Task requirements ::
Write out each line of the entries below that holds the word "inverters".

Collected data
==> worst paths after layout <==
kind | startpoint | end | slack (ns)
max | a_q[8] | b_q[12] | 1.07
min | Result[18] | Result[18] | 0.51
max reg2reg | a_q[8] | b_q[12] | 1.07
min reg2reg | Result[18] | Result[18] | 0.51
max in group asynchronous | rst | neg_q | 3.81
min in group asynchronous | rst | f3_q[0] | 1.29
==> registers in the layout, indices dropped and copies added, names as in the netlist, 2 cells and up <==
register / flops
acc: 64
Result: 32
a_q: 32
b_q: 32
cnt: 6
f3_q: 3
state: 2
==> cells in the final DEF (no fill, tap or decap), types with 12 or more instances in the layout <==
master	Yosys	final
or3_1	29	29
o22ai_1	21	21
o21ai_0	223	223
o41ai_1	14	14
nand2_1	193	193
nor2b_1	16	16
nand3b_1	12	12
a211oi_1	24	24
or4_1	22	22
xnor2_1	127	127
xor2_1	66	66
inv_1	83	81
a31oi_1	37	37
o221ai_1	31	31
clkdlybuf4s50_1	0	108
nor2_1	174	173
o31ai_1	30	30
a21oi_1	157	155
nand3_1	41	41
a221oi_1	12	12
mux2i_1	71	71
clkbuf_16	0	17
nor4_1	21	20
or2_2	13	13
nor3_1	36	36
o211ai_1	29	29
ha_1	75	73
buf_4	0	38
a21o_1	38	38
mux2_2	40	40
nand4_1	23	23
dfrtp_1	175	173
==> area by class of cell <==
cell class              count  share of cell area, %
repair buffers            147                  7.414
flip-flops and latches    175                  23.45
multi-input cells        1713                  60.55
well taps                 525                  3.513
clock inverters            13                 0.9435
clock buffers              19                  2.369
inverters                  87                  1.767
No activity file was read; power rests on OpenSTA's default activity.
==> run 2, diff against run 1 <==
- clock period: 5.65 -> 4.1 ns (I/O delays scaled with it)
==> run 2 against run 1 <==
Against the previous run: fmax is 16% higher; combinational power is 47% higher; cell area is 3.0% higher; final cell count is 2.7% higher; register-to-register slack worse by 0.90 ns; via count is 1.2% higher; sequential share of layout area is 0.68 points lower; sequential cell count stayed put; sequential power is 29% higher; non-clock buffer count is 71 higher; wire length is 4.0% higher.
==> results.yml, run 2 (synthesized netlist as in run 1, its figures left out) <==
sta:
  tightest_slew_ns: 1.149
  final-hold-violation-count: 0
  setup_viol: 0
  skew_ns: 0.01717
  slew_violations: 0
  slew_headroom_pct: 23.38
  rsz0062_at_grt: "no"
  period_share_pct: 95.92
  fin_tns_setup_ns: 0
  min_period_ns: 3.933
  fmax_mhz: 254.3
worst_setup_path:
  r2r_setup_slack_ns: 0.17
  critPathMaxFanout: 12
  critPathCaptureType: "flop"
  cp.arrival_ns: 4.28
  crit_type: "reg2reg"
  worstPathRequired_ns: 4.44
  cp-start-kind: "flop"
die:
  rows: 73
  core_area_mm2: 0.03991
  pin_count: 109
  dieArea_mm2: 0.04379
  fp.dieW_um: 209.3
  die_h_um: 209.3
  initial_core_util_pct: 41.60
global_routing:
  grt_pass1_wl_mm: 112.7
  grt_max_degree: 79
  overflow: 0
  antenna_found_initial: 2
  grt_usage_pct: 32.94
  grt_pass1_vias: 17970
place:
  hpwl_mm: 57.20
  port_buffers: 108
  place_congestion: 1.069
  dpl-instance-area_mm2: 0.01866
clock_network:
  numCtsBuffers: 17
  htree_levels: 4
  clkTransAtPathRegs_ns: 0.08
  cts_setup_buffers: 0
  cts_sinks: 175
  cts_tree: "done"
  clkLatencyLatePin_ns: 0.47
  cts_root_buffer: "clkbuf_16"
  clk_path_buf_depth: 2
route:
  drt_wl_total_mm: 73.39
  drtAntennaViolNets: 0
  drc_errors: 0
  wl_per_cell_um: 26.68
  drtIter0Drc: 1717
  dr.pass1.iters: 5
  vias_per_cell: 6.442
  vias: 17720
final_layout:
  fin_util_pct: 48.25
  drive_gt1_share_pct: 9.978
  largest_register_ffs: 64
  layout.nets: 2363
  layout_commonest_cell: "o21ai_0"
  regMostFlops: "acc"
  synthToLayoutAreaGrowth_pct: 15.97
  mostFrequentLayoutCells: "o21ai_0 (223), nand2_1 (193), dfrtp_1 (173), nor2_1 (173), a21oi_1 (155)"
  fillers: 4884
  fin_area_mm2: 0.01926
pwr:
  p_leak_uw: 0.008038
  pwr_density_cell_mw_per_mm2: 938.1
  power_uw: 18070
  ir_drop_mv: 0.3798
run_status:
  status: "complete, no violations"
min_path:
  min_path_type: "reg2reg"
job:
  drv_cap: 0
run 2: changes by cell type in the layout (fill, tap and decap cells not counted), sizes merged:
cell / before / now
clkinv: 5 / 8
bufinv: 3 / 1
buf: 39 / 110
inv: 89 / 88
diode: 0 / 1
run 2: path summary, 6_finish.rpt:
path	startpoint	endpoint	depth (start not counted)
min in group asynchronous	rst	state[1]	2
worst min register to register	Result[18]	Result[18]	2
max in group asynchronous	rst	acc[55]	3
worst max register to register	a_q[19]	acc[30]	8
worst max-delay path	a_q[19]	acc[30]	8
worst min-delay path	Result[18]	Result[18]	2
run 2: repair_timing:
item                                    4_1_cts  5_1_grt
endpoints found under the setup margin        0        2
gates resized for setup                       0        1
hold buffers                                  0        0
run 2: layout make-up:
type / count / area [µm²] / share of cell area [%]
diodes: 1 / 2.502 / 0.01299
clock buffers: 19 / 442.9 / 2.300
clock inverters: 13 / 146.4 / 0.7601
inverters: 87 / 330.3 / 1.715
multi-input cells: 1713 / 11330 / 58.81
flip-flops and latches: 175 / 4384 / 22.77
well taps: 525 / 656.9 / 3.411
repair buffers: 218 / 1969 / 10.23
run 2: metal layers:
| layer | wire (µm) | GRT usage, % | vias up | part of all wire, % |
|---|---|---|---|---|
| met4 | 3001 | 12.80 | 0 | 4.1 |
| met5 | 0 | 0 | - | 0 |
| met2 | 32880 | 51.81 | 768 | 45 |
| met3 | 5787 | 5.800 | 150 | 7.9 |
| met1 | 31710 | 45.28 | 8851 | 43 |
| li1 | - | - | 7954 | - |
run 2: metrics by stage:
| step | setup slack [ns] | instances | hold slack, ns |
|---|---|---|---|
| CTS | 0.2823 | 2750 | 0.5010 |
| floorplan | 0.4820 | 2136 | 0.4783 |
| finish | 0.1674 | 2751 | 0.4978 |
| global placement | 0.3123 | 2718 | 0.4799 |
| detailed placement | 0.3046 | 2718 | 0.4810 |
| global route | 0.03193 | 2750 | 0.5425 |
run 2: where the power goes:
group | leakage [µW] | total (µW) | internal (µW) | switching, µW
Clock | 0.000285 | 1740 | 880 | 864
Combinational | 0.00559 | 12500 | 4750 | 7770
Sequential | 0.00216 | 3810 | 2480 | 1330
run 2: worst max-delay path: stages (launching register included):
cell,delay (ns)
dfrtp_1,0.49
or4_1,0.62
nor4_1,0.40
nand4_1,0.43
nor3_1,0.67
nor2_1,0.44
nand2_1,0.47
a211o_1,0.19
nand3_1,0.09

Your response ::
clock inverters            13                 0.9435
inverters                  87                  1.767
clock inverters: 13 / 146.4 / 0.7601
inverters: 87 / 330.3 / 1.715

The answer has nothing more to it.